Night...

The wind is always blowing calmly above the sea... but when the wind is away form the ocean, then the storm begins...

The wind and the ocean, they both like the same things... to be alone, together, sunrises and sunsets, the whispers and songs of their caring voices for each other.

My ocean is gone... I was the one who left it alone... I was the one who left you alone, Michiru, my dear Michiru...

I lost you forever, and only now I realized that I love you much more then I could feel back then. I remember you with any insignificant thing that comes on my way, any rose... you love roses, any love song, any whispered word.

It broke down in one day... everything I felt, everything we shared, it faded away in one moment with one mistake... my mistake... and now I lost you.

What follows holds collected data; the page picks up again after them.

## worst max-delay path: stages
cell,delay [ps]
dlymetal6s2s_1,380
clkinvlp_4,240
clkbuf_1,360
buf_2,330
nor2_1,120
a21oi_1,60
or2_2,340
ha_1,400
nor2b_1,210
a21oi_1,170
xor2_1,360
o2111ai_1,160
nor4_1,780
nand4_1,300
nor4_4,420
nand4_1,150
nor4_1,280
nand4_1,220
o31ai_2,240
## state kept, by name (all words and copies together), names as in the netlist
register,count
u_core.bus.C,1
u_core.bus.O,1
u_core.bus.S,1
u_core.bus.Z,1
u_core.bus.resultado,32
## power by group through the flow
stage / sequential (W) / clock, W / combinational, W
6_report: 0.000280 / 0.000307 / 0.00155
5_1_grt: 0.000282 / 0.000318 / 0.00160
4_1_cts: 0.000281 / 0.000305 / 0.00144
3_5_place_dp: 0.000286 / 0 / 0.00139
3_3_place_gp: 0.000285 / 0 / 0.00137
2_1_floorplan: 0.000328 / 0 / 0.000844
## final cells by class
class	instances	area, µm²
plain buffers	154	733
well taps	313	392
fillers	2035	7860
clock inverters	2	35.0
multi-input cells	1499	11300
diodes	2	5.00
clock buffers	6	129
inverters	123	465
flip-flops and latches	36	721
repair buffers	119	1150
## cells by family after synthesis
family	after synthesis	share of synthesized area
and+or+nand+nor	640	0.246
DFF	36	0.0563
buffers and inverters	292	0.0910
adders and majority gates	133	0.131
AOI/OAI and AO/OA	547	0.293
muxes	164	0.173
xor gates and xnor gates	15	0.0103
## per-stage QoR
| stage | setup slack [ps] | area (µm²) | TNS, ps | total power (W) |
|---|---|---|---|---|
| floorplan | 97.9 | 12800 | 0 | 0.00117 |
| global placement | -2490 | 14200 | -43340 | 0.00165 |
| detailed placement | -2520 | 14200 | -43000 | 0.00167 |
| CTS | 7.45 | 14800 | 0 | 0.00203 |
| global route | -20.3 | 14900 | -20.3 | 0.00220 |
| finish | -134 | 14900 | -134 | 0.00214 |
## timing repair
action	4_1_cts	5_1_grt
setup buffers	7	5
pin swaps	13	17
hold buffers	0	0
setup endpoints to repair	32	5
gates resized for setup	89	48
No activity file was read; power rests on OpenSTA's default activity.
===== src/rtl/sev_seg_scan_ctrl.sv =====
// Multiplexed N-digit seven-segment controller: sequential binary-to-BCD conversion plus free-running digit scan.
// Define SEV_SEG_LZB_EN to blank leading zero digits (digit 0 and overflow dashes are never blanked).
module sev_seg_scan_ctrl #(
  parameter int NUM_WIDTH   = 14,
  parameter int NUM_DIGITS  = 4,
  parameter int REFRESH_DIV = 50000
) (
  input  logic                  clk,
  input  logic                  rst,
  input  logic                  load,
  input  logic [NUM_WIDTH-1:0]  number,
  output logic                  busy,
  output logic                  ovf,
  output logic [6:0]            seg,
  output logic [NUM_DIGITS-1:0] an
);

  localparam int BCD_W = 4 * NUM_DIGITS;
  localparam int TOT_W = BCD_W + NUM_WIDTH;
  localparam int BIT_W = $clog2(NUM_WIDTH + 1);
  localparam int RD_W  = $clog2(REFRESH_DIV + 1);
  localparam int IDX_W = (NUM_DIGITS > 1) ? $clog2(NUM_DIGITS) : 1;

  localparam logic [31:0]      MAX_VAL      = 32'(10 ** NUM_DIGITS - 1);
  localparam logic [BIT_W-1:0] BIT_LAST     = BIT_W'(NUM_WIDTH - 1);
  localparam logic [RD_W-1:0]  REFRESH_LAST = RD_W'(REFRESH_DIV - 1);
  localparam logic [IDX_W-1:0] IDX_LAST     = IDX_W'(NUM_DIGITS - 1);

  localparam logic [0:0] ST_IDLE = 1'b0;
  localparam logic [0:0] ST_CONV = 1'b1;

  localparam logic [6:0] SEG_DASH  = 7'b0000001;
  localparam logic [6:0] SEG_BLANK = 7'b0000000;

  logic [0:0]            state_q, state_d;
  logic [NUM_WIDTH-1:0]  bin_q, bin_d;
  logic [BCD_W-1:0]      bcd_q, bcd_d;
  logic [BIT_W-1:0]      bit_cnt_q, bit_cnt_d;
  logic                  ovf_pend_q, ovf_pend_d;
  logic [BCD_W-1:0]      digits_q, digits_d;
  logic                  ovf_q, ovf_d;
  logic [RD_W-1:0]       refresh_q, refresh_d;
  logic [IDX_W-1:0]      idx_q, idx_d;
  logic [NUM_DIGITS-1:0] an_q, an_d;
  logic [6:0]            seg_q, seg_d;

  logic [BCD_W-1:0] bcd_adj;
  logic [TOT_W-1:0] shifted;
  logic [3:0]       cur_digit;
  logic             blank;

  function automatic logic [6:0] decode(input logic [3:0] d);
    case (d)
      4'd0:    decode = 7'b1111110;
      4'd1:    decode = 7'b0110000;
      4'd2:    decode = 7'b1101101;
      4'd3:    decode = 7'b1111001;
      4'd4:    decode = 7'b0110011;
      4'd5:    decode = 7'b1011011;
      4'd6:    decode = 7'b1011111;
      4'd7:    decode = 7'b1110000;
      4'd8:    decode = 7'b1111111;
      4'd9:    decode = 7'b1111011;
      default: decode = SEG_DASH;
    endcase
  endfunction

  // Shift-add-3 converter: one input bit per clock, commit on the last step.
  always_comb begin
    state_d    = state_q;
    bin_d      = bin_q;
    bcd_d      = bcd_q;
    bit_cnt_d  = bit_cnt_q;
    ovf_pend_d = ovf_pend_q;
    digits_d   = digits_q;
    ovf_d      = ovf_q;
    bcd_adj    = bcd_q;
    for (int i = 0; i < NUM_DIGITS; i++) begin
      if (bcd_q[4*i +: 4] >= 4'd5) bcd_adj[4*i +: 4] = bcd_q[4*i +: 4] + 4'd3;
    end
    shifted = {bcd_adj, bin_q} << 1;
    case (state_q)
      ST_IDLE: begin
        if (load) begin
          bin_d      = number;
          bcd_d      = '0;
          bit_cnt_d  = '0;
          ovf_pend_d = 32'(number) > MAX_VAL;
          state_d    = ST_CONV;
        end
      end
      ST_CONV: begin
        {bcd_d, bin_d} = shifted;
        bit_cnt_d      = bit_cnt_q + 1'b1;
        if (bit_cnt_q == BIT_LAST) begin
          state_d  = ST_IDLE;
          digits_d = shifted[TOT_W-1 -: BCD_W];
          ovf_d    = ovf_pend_q;
        end
      end
      default: state_d = ST_IDLE;
    endcase
  end

  // Scan uses next-state digits so a commit shows up on the same edge as the enable.
  always_comb begin
    refresh_d = refresh_q + 1'b1;
    idx_d     = idx_q;
    if (refresh_q == REFRESH_LAST) begin
      refresh_d = '0;
      idx_d     = (idx_q == IDX_LAST) ? '0 : idx_q + 1'b1;
    end
    an_d        = '0;
    an_d[idx_d] = 1'b1;
    cur_digit   = digits_d[{idx_d, 2'b00} +: 4];
`ifdef SEV_SEG_LZB_EN
    blank = (idx_d != '0) && ((digits_d >> {idx_d, 2'b00}) == '0);
`else
    blank = 1'b0;
`endif
    if (ovf_d)      seg_d = SEG_DASH;
    else if (blank) seg_d = SEG_BLANK;
    else            seg_d = decode(cur_digit);
  end

  always_ff @(posedge clk) begin
    if (rst) begin
      state_q    <= ST_IDLE;
      bin_q      <= '0;
      bcd_q      <= '0;
      bit_cnt_q  <= '0;
      ovf_pend_q <= 1'b0;
      digits_q   <= '0;
      ovf_q      <= 1'b0;
      refresh_q  <= '0;
      idx_q      <= '0;
      an_q       <= NUM_DIGITS'(1);
      seg_q      <= 7'b1111110;
    end else begin
      state_q    <= state_d;
      bin_q      <= bin_d;
      bcd_q      <= bcd_d;
      bit_cnt_q  <= bit_cnt_d;
      ovf_pend_q <= ovf_pend_d;
      digits_q   <= digits_d;
      ovf_q      <= ovf_d;
      refresh_q  <= refresh_d;
      idx_q      <= idx_d;
      an_q       <= an_d;
      seg_q      <= seg_d;
    end
  end

  assign busy = (state_q == ST_CONV);
  assign ovf  = ovf_q;
  assign seg  = seg_q;
  assign an   = an_q;

endmodule
[src/rtl/golden_nonce_reporter.sv]
// Golden nonce reporter: queues winning nonces from the hashing core and
// serialises each one as a 5-byte UART frame: HDR_BYTE, then the nonce MSB first.
//
// Ports:
//   hash_clk         - single clock, rising edge
//   reset            - asynchronous, active-high reset
//   new_golden_nonce - strobe, golden_nonce valid this cycle
//   golden_nonce     - 32-bit winning nonce
//   flush            - new-work strobe, discards queued (not in-flight) nonces
//   tx_byte/tx_valid - registered byte offer to the UART transmitter
//   tx_ready         - transmitter accepts tx_byte this cycle
//   fifo_count       - queued nonces, excluding the frame in flight
//   overflow         - sticky, set when a nonce is dropped
//   drop_count       - saturating count of dropped nonces
module golden_nonce_reporter #(
  parameter int unsigned DEPTH    = 4,
  parameter logic [7:0]  HDR_BYTE = 8'hAA
) (
  input  logic                     hash_clk,
  input  logic                     reset,
  input  logic                     new_golden_nonce,
  input  logic [31:0]              golden_nonce,
  input  logic                     flush,
  output logic [7:0]               tx_byte,
  output logic                     tx_valid,
  input  logic                     tx_ready,
  output logic [$clog2(DEPTH):0]   fifo_count,
  output logic                     overflow,
  output logic [7:0]               drop_count
);

  localparam int unsigned AW = $clog2(DEPTH);
  localparam int unsigned CW = AW + 1;

  localparam logic [2:0] StIdle = 3'd0;
  localparam logic [2:0] StHdr  = 3'd1;
  localparam logic [2:0] StB3   = 3'd2;
  localparam logic [2:0] StB2   = 3'd3;
  localparam logic [2:0] StB1   = 3'd4;
  localparam logic [2:0] StB0   = 3'd5;

  logic [31:0]   mem [DEPTH];
  logic [AW-1:0] wr_ptr_q, wr_ptr_d;
  logic [AW-1:0] rd_ptr_q, rd_ptr_d;
  logic [CW-1:0] count_q, count_d;
  logic [2:0]    state_q, state_d;
  logic [31:0]   frame_q, frame_d;
  logic [7:0]    tx_byte_q, tx_byte_d;
  logic          tx_valid_q, tx_valid_d;
  logic          overflow_q, overflow_d;
  logic [7:0]    drop_q, drop_d;

  logic hs;
  logic fifo_empty;
  logic fifo_full;
  logic push;
  logic load;
  logic wr_en;
  logic drop;

  function automatic logic [7:0] byte_sel(input logic [2:0] st, input logic [31:0] fr);
    logic [7:0] b;
    case (st)
      StHdr:   b = HDR_BYTE;
      StB3:    b = fr[31:24];
      StB2:    b = fr[23:16];
      StB1:    b = fr[15:8];
      StB0:    b = fr[7:0];
      default: b = 8'h00;
    endcase
    return b;
  endfunction

  always_comb begin
    hs         = tx_valid_q && tx_ready;
    fifo_empty = (count_q == '0);
    fifo_full  = (count_q == CW'(DEPTH));
    push       = new_golden_nonce && !flush;
    // Flush wins over a load on the same edge: every queued entry is stale.
    load       = !flush && !fifo_empty &&
                 ((state_q == StIdle) || ((state_q == StB0) && hs));
    // A pop on the same edge frees the slot, so a full FIFO can still accept.
    wr_en      = push && (!fifo_full || load);
    drop       = push && fifo_full && !load;
  end

  // FIFO bookkeeping; pointers wrap naturally since DEPTH is a power of two.
  always_comb begin
    wr_ptr_d = wr_ptr_q;
    rd_ptr_d = rd_ptr_q;
    count_d  = count_q;
    if (flush) begin
      wr_ptr_d = '0;
      rd_ptr_d = '0;
      count_d  = '0;
    end else begin
      if (wr_en) wr_ptr_d = wr_ptr_q + AW'(1);
      if (load)  rd_ptr_d = rd_ptr_q + AW'(1);
      case ({wr_en, load})
        2'b10:   count_d = count_q + CW'(1);
        2'b01:   count_d = count_q - CW'(1);
        default: count_d = count_q;
      endcase
    end
  end

  always_comb begin
    overflow_d = overflow_q | drop;
    drop_d     = drop_q;
    if (drop && (drop_q != 8'hFF)) drop_d = drop_q + 8'd1;
  end

  always_comb begin
    state_d = state_q;
    frame_d = load ? mem[rd_ptr_q] : frame_q;
    case (state_q)
      StIdle:  if (load) state_d = StHdr;
      StHdr:   if (hs) state_d = StB3;
      StB3:    if (hs) state_d = StB2;
      StB2:    if (hs) state_d = StB1;
      StB1:    if (hs) state_d = StB0;
      StB0:    if (hs) state_d = load ? StHdr : StIdle;
      default: state_d = StIdle;
    endcase
  end

  // Outputs are registered. Leaving IDLE, the load edge only moves the FSM to
  // HDR; tx_valid rises one edge later. Without a handshake the current byte
  // is (re)offered, so it holds under backpressure.
  always_comb begin
    if (state_q == StIdle) begin
      tx_valid_d = 1'b0;
      tx_byte_d  = 8'h00;
    end else if (hs) begin
      tx_valid_d = (state_d != StIdle);
      tx_byte_d  = byte_sel(state_d, frame_d);
    end else begin
      tx_valid_d = 1'b1;
      tx_byte_d  = byte_sel(state_q, frame_q);
    end
  end

  always_ff @(posedge hash_clk) begin
    if (wr_en) mem[wr_ptr_q] <= golden_nonce;
  end

  always_ff @(posedge hash_clk or posedge reset) begin
    if (reset) begin
      wr_ptr_q   <= '0;
      rd_ptr_q   <= '0;
      count_q    <= '0;
      state_q    <= StIdle;
      frame_q    <= '0;
      tx_byte_q  <= '0;
      tx_valid_q <= 1'b0;
      overflow_q <= 1'b0;
      drop_q     <= '0;
    end else begin
      wr_ptr_q   <= wr_ptr_d;
      rd_ptr_q   <= rd_ptr_d;
      count_q    <= count_d;
      state_q    <= state_d;
      frame_q    <= frame_d;
      tx_byte_q  <= tx_byte_d;
      tx_valid_q <= tx_valid_d;
      overflow_q <= overflow_d;
      drop_q     <= drop_d;
    end
  end

  assign tx_byte    = tx_byte_q;
  assign tx_valid   = tx_valid_q;
  assign fifo_count = count_q;
  assign overflow   = overflow_q;
  assign drop_count = drop_q;

endmodule

[config.mk]
export PLATFORM = sky130hd
export DESIGN_NAME = golden_nonce_reporter
export DESIGN_NICKNAME = d
export VERILOG_FILES = /design/src/rtl/golden_nonce_reporter.sv
export SDC_FILE = /design/constraint.sdc
export NUM_CORES = 1
export LEC_CHECK = 0
export ABC_AREA = 1
export CORE_MARGIN = 4
export CORE_UTILIZATION = 50
export CTS_BUF_LIST = sky130_fd_sc_hd__clkbuf_2 sky130_fd_sc_hd__clkbuf_4 sky130_fd_sc_hd__clkbuf_8
export CTS_CLUSTER_DIAMETER = 30
export DETAILED_ROUTE_END_ITERATION = 10
export PLACE_DENSITY = 0.84
export SYNTH_ARGS = -nofsm -noshare
export SYNTH_HDL_FRONTEND = slang
export SYNTH_SLANG_ARGS = --single-unit
[constraint.sdc]
create_clock -name hash_clk -period 2.95 [get_ports hash_clk]
set_input_delay 0.4425 -clock hash_clk [delete_from_list [all_inputs] [get_ports hash_clk]]
set_output_delay 0.4425 -clock hash_clk [all_outputs]
set_load 0.01 [all_outputs]
### config.mk
export PLATFORM = sky130hd
export DESIGN_NAME = trellis_phase_detector
export DESIGN_NICKNAME = d
export VERILOG_FILES = /design/src/rtl/trellis_pd_pkg.sv /design/src/rtl/trellis_pd_avg.sv /design/src/rtl/trellis_phase_detector.sv
export SDC_FILE = /design/constraint.sdc
export NUM_CORES = 1
export LEC_CHECK = 0
export CORE_ASPECT_RATIO = 1.75
export CORE_MARGIN = 1.5
export CORE_UTILIZATION = 29
export DETAILED_ROUTE_END_ITERATION = 8
export PLACE_DENSITY = 0.48
export SETUP_SLACK_MARGIN = 0.15
export SYNTH_ARGS = -nofsm -noshare
export SYNTH_HDL_FRONTEND = slang
export SYNTH_HIERARCHICAL = 1
export SYNTH_SLANG_ARGS = --single-unit
### constraint.sdc
create_clock -name clk -period 5.1 [get_ports clk]
set_input_delay 1.02 -clock clk [delete_from_list [all_inputs] [get_ports clk]]
set_output_delay 1.02 -clock clk [all_outputs]
set_load 0.05 [all_outputs]
==> config.mk <==
export PLATFORM = sky130hd
export DESIGN_NAME = adbg_ahb3_xfer
export DESIGN_NICKNAME = d
export VERILOG_FILES = /design/src/rtl/adbg_ahb3_xfer.sv
export SDC_FILE = /design/constraint.sdc
export NUM_CORES = 1
export LEC_CHECK = 0
export CAP_MARGIN = 20
export CORE_ASPECT_RATIO = 1.75
export CORE_MARGIN = 4
export CORE_UTILIZATION = 50
export DETAILED_ROUTE_END_ITERATION = 6
export HOLD_SLACK_MARGIN = 0.1
export PLACE_DENSITY = 0.8
export SYNTH_ARGS = -nofsm -noshare
export SYNTH_HDL_FRONTEND = slang
export SYNTH_SLANG_ARGS = --single-unit
export TNS_END_PERCENT = 100
==> constraint.sdc <==
create_clock -name HCLK -period 4.89 [get_ports HCLK]
set_input_delay 0.7335 -clock HCLK [delete_from_list [all_inputs] [get_ports HCLK]]
set_output_delay 0.7335 -clock HCLK [all_outputs]
set_load 0.03 [all_outputs]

21st January, 28th January...

It's been days...? God, no... it's been years.

Now I can't wake up with your loving words in my ears, only in my mind, as a memory...

Have you ever read Maitreyi? In that story, the two of them have been together, have loved each other secretly, but when it became dangerous, he forgot her behind and felt on his own. He was a fool, he lost her though he was still in love with her. And he continued loving her for years... he received his punishment for what he did to her by not being able to forget her... and years later all he could say was "...Tamar Ki manè acchè, Maitreyi? Yadi thakè, tahalè ki Kashama kartè paro?..."

"...Do you remember me, Meitreyi? And if you do, would you ever forgive me?..."

My dear Michiru, do you remember me?

Do you remember our time together, our love, our words... do you remember everything we shared?

I wonder who is the person who took my place next to you, I wounder if that person loves you, 'cause right now, that's the only thing that can still bring a smile on my face, to know that you are happy.

I would want to come to you right now, to run to you, to hold you in my arms, to beg you to forgive me, but I think this might hurt you even more. I can't do this anymore, I can't take all my chances in one reckless action, I'm afraid that anything I would do would be wrong and would hurt you... I don't know if staying here without doing anything is right either, maybe you want me to do something, to come back to you.

I always wanted to be independent, to go on my own, to live on my own, to be free, but now, I need someone to guide me, to show me what's the right thing to do...

I will never stop loving you, my dear. For me, in my heart, you will always be my Michiru.

Never forget the thing I told you so many times not to forget, cause it's still true...

And if you still remember me, can you forgive me, Michiru?

Damn it... it's still night... when will the sun rise again?


I know it's kind of... weired... I always prefer stories that have a happy ending of the two of them... but I felt like writing this and well, it' not like this story has an ending, so you can imagine it ended up however you want... hope you will like it.